Another difference among studies was the outcome definitions which may be contributing to some of the observed heterogeneity. Studies performed in the United States used the BI-RADS system for reporting recall whereas the European studies used a simplified ‘recall or no recall’ reporting for screen-readings. Amongst studies using BI-RADS, different thresholds were used to define recall or positive test. When analysing data for different thresholds, the result of recall rate in screening studies using two study groups remained significantly lower for DBT compared to DM but the heterogeneity decreased. Studies defining BI-RADS 0 as recall [22, 27, 29] showed a larger decrease in recall rate than studies using a different definition (BI-RADS 0,3,4,5 [20] or BI-RADS 0,4,5 [25] or where unspecified [26, 28]). Among four diagnostic studies reporting sensitivity and specificity, one study from the UK [21] used a lower threshold (BI-RADS 3 instead of BI-RADS 4) and reported lower specificity than other diagnostic studies which may account for more false positives.

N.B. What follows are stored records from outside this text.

File: config.mk
export PLATFORM = sky130hd
export DESIGN_NAME = clk_ref_gen
export DESIGN_NICKNAME = d
export VERILOG_FILES = /design/src/rtl/opentrig_pkg.sv /design/src/rtl/ref_edge_counter.sv /design/src/rtl/clk_ref_gen.sv
export SDC_FILE = /design/constraint.sdc
export NUM_CORES = 1
export LEC_CHECK = 0
export BUFFER_PORTS_ARGS = -buffer_cell sky130_fd_sc_hd__buf_2
export CORE_UTILIZATION = 55
export CTS_CLUSTER_DIAMETER = 50
export DETAILED_ROUTE_END_ITERATION = 16
export GPL_TIMING_DRIVEN = 1
export PLACE_DENSITY = 0.77
export SYNTH_ARGS = -nofsm -noshare
export SYNTH_HDL_FRONTEND = slang
export SYNTH_SLANG_ARGS = --single-unit
File: constraint.sdc
create_clock -name sampling_clk -period 3.8 [get_ports sampling_clk]
set_clock_uncertainty 0.05 [all_clocks]
set_input_delay 0.76 -clock sampling_clk [delete_from_list [all_inputs] [get_ports sampling_clk]]
set_output_delay 0.76 -clock sampling_clk [all_outputs]
set_load 0.05 [all_outputs]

The main limitation of the data used in our analysis is that all but two screening studies [20, 23] used only a single screening (likely to be first round) for DBT. When only first DBT screening rounds are used [19, 24, 26,27,28,29], more prevalent cases are usually detected, increasing CDR and potentially exaggerating the contribution of DBT to screen-detection measures. Another limitation is the short temporal perspective in all these studies: because of the recent introduction of DBT, the lack of long follow-up makes it impossible to assess whether the improved CDR and sensitivity of DBT screening further reduces BC mortality through screening compared to screening with DM alone. The retrospective studies had one major limitation in that they used two study groups (DM group versus DBT group) which were not randomly assigned to screening modalities. The study groups were from different time periods (or services) and in the DBT implementation phase, or due to the limit of DBT availability, there may have been selection to DBT screening and hence potential bias. In those studies, DBT groups were more likely to include women with dense breasts and family history indicating high cancer rate. The incremental value of DBT in those studies may be partially due to possible selection bias. Finally, in order to be able to compute the results, we made an assumption of independent screens, which might not be the case in the few studies that included more than one screening round [20, 25] or where study populations might overlap [16, 19]. However, estimates from those studies were similar to the other studies, thus we do not foresee that this assumption affected our reported findings.

We performed a systematic review to summarize current evidence on the use of DBT in BC screening and diagnosis specifically in women with dense breasts on mammography. We identified and systematically examined data for women with dense breasts from 16 eligible studies to report the most extensive review so far on the accuracy of DBT in women with dense breasts. Moreover, this is the first review assessing the quality of evidence and bias in the studies on DBT in women with dense breasts.

Conclusion

We found that in both the screening and diagnostic settings, DBT improved CDR (versus DM) in women with dense breasts. In the diagnostic setting, using DBT with or without DM increased sensitivity but did not change specificity. There was a significant reduction in recall rate when using DBT with DM (versus DM) in retrospective screening studies comparing between two study groups, although heterogeneity across studies was relatively high. A small number of prospective studies conducted in organized screening programs did not show reduced recall from using DBT. Improved CDR and reduced recall rate from DBT may imply a more effective screening test or diagnostic work-up for women with dense breasts. However, the critical issue is that more studies with longer follow-up and more screening rounds are necessary to draw definite conclusions on whether this improvement in cancer detection has an impact on interval cancer rates and potentially on BC mortality.